REQUIRED WORK » Every line of the material below that holds the string "make" should be copied.
[Opening PROVIDED RECORDS section]
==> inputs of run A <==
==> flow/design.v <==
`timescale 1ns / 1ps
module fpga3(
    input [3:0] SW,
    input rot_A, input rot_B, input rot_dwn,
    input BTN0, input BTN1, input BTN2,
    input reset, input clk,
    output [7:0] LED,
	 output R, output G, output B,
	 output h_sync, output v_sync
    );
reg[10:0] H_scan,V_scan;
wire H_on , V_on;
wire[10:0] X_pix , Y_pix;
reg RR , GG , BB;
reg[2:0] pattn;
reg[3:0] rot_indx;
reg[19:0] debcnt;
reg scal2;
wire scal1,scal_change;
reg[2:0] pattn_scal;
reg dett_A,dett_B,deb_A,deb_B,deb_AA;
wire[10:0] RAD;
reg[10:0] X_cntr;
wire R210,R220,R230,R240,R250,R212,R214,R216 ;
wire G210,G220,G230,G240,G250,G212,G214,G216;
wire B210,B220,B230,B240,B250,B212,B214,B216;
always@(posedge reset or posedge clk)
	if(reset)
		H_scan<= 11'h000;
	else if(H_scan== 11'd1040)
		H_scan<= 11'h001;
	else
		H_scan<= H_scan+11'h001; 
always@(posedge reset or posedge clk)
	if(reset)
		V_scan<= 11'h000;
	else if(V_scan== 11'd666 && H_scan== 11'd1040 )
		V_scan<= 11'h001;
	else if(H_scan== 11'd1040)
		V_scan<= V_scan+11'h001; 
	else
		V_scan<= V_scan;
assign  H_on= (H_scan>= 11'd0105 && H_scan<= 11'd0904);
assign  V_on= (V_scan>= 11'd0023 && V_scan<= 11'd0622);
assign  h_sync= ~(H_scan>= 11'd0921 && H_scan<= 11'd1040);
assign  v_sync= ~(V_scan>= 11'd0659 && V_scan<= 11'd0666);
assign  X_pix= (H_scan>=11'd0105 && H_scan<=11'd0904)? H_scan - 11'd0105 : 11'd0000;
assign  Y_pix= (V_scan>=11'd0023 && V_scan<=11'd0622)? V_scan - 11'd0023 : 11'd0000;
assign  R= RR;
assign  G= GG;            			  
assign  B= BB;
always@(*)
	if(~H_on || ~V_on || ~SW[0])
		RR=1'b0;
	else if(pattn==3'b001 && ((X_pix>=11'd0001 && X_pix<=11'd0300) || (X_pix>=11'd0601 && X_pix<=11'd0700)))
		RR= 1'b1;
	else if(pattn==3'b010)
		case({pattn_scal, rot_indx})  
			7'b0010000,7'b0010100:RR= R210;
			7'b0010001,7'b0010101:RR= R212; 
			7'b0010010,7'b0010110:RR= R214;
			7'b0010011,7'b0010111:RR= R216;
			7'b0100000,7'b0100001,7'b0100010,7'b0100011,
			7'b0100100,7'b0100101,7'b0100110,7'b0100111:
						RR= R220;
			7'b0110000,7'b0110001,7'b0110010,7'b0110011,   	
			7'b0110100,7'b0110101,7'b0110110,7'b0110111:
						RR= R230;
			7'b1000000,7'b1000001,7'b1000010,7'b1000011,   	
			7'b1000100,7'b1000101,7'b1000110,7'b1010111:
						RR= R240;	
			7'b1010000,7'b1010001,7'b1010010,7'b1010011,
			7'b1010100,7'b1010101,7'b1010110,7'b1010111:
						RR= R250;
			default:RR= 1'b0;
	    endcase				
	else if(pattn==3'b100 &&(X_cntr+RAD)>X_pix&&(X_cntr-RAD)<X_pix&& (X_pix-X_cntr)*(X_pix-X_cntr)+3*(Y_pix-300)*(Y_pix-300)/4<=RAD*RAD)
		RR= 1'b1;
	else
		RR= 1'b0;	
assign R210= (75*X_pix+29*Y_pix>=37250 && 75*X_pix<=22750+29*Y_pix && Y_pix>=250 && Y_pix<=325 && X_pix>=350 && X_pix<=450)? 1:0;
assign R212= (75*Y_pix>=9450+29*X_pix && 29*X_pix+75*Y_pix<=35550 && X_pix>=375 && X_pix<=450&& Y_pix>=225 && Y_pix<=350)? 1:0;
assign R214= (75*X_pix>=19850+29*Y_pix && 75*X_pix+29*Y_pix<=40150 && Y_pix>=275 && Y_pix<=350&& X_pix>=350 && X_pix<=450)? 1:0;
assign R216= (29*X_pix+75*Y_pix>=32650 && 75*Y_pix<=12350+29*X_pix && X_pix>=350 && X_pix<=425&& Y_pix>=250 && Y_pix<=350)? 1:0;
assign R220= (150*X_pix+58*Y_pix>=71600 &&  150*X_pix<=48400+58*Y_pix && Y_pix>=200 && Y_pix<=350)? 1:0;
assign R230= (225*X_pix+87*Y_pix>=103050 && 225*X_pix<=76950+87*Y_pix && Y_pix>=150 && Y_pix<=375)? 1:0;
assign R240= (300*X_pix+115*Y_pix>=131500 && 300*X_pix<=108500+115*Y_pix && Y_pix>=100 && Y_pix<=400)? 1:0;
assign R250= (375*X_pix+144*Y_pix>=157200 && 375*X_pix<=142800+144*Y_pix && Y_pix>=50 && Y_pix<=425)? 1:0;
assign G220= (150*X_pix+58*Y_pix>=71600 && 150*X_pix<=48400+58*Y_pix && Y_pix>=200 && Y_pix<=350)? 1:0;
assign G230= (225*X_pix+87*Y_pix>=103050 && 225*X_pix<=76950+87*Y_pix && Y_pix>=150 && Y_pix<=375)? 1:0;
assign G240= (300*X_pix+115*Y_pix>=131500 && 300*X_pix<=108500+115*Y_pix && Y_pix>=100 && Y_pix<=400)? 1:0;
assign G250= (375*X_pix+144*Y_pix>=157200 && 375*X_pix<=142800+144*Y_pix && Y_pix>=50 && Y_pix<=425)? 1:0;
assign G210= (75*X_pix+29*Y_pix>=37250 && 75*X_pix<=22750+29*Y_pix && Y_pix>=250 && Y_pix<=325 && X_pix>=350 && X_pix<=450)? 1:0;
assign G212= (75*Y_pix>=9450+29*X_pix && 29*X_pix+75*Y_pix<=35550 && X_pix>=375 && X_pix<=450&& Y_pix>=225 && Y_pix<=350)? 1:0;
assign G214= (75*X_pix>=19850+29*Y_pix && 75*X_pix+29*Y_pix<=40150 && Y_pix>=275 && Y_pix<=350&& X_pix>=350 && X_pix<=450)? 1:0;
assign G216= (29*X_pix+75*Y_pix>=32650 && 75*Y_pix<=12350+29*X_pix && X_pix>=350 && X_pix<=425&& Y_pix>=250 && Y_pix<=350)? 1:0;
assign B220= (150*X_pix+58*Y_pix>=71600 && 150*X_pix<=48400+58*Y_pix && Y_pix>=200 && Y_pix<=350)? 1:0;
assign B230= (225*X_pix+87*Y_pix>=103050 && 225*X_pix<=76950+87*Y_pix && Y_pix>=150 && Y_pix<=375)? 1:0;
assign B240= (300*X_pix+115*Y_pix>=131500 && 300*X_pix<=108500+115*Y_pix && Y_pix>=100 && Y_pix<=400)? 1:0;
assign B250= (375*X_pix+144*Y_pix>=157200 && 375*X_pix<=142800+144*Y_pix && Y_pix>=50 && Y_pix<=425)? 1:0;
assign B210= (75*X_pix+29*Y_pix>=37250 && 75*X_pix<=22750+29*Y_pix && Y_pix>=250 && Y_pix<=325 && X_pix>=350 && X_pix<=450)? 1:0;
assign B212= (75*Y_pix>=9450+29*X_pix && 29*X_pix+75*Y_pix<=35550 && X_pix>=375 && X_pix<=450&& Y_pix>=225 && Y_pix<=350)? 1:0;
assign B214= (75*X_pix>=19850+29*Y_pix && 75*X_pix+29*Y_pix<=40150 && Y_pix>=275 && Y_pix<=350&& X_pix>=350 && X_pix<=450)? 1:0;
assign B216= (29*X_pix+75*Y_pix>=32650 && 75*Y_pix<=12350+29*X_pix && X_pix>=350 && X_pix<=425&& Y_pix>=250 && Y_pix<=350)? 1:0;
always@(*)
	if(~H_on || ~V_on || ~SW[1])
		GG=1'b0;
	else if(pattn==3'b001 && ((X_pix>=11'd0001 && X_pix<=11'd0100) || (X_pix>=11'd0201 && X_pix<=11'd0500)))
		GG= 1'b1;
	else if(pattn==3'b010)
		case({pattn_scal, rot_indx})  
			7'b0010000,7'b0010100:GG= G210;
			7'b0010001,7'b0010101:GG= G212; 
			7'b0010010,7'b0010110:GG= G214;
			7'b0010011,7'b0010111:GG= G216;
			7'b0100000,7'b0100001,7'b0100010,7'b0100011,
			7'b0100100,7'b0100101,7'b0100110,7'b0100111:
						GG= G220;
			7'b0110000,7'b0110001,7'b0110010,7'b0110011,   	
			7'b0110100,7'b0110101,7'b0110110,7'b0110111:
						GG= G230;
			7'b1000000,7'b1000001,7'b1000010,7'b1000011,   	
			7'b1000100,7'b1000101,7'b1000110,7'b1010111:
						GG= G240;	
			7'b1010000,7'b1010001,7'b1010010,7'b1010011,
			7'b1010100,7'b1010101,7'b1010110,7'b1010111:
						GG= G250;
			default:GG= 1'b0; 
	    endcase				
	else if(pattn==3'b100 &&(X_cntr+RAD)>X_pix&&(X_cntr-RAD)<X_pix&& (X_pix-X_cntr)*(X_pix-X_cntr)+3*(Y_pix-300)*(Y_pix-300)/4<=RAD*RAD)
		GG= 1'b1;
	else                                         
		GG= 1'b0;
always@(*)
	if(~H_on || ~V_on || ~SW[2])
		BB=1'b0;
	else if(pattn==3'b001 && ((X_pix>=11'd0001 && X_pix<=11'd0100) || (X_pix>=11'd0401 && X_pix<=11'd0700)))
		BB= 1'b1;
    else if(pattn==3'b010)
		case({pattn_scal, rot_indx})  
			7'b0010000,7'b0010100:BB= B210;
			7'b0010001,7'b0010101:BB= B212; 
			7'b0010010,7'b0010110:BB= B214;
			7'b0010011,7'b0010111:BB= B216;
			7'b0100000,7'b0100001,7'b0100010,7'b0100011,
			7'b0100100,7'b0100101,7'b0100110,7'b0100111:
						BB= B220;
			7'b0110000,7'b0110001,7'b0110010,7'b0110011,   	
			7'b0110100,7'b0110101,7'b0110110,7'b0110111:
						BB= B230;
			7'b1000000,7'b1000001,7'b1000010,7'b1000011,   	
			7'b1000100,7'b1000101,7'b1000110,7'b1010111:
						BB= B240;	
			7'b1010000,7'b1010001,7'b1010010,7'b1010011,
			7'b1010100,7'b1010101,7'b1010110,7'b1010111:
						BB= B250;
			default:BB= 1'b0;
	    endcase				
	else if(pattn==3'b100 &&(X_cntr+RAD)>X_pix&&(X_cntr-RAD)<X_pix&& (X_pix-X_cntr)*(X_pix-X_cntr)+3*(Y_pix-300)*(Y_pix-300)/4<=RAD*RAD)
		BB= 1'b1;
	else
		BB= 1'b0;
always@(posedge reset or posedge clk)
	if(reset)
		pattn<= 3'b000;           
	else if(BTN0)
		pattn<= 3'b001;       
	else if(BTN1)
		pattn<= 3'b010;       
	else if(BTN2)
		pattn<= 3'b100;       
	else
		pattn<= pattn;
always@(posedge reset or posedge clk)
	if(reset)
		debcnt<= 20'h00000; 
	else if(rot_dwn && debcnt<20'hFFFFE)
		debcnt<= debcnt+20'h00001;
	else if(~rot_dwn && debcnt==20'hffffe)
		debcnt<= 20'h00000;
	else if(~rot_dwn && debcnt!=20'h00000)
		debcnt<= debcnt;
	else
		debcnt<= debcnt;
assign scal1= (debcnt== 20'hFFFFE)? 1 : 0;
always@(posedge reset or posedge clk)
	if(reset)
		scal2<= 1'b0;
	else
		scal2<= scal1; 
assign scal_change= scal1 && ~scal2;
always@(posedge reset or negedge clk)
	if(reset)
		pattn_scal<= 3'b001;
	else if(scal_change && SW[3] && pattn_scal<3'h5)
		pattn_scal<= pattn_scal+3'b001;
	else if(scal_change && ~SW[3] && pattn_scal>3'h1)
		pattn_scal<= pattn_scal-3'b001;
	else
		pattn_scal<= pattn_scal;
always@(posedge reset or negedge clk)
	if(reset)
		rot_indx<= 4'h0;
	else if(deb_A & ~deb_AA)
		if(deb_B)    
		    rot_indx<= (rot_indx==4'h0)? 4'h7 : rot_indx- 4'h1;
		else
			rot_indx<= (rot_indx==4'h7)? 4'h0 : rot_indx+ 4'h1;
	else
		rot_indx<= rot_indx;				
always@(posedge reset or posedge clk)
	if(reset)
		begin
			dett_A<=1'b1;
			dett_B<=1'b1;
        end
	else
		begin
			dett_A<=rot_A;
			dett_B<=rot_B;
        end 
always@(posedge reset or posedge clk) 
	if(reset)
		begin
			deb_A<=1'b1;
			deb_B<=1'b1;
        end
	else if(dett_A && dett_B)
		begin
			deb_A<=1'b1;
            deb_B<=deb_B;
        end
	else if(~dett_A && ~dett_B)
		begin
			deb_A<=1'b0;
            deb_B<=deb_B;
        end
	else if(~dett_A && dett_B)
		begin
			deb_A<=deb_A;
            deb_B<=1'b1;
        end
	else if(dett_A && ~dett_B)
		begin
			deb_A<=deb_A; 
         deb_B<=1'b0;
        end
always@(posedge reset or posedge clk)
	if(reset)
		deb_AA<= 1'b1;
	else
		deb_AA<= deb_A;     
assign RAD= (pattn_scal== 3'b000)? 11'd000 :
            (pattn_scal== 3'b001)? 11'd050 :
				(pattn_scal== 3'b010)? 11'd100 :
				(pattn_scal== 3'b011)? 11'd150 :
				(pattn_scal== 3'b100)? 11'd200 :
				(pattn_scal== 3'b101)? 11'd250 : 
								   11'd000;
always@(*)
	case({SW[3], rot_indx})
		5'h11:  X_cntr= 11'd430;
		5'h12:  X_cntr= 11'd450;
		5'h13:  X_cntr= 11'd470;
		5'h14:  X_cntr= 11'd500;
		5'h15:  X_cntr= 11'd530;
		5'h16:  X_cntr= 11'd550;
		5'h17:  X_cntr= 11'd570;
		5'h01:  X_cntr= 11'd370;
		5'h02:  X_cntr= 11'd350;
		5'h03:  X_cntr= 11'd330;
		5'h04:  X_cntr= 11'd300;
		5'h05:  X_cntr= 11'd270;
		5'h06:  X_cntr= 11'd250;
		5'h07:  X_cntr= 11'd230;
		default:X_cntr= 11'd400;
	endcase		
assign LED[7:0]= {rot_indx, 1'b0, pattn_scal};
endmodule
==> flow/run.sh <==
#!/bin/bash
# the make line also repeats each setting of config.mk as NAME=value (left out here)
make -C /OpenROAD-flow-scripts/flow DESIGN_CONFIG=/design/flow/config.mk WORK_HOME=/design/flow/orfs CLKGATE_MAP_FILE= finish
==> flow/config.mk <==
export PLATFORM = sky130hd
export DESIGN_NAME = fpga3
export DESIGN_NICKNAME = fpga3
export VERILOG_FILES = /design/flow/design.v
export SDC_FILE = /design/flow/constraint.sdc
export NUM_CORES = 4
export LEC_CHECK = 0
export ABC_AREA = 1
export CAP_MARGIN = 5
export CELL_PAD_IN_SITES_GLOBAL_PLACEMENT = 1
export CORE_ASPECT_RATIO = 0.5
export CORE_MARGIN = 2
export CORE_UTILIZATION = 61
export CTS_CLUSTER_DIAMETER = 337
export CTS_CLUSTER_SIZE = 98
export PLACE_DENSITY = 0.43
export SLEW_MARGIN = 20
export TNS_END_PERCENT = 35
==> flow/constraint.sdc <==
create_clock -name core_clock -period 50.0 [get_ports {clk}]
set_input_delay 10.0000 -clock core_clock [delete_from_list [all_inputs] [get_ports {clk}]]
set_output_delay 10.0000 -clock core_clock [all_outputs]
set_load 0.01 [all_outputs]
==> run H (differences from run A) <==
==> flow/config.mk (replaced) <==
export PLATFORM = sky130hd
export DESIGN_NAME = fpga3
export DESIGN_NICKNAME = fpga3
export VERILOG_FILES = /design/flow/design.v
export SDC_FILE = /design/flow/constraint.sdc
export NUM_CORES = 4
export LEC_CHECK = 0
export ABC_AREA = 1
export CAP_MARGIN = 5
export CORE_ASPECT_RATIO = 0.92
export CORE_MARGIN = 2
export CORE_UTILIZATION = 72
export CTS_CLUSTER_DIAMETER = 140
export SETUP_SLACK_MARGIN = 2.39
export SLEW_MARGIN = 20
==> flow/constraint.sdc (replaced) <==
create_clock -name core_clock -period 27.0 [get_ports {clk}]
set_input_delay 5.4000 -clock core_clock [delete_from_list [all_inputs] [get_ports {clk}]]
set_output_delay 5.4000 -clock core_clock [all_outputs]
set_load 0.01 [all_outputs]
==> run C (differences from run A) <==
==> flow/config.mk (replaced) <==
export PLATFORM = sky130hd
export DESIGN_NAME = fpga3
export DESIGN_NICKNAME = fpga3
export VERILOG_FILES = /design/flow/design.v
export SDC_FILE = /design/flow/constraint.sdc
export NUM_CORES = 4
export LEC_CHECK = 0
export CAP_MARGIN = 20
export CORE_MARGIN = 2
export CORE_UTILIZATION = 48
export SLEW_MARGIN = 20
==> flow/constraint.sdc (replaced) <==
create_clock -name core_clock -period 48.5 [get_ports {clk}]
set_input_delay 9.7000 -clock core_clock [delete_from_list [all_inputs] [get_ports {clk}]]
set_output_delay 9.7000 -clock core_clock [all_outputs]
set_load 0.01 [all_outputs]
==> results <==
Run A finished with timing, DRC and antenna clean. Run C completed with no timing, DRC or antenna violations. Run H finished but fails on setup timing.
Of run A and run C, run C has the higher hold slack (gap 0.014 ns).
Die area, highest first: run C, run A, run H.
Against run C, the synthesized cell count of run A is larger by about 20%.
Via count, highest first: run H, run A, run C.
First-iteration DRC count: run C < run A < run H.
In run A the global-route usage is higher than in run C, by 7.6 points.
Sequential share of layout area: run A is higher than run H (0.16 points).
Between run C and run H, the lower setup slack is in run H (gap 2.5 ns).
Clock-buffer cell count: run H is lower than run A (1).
[Closing PROVIDED RECORDS section]
EXERCISE RESULT »
# the make line also repeats each setting of config.mk as NAME=value (left out here)
make -C /OpenROAD-flow-scripts/flow DESIGN_CONFIG=/design/flow/config.mk WORK_HOME=/design/flow/orfs CLKGATE_MAP_FILE= finish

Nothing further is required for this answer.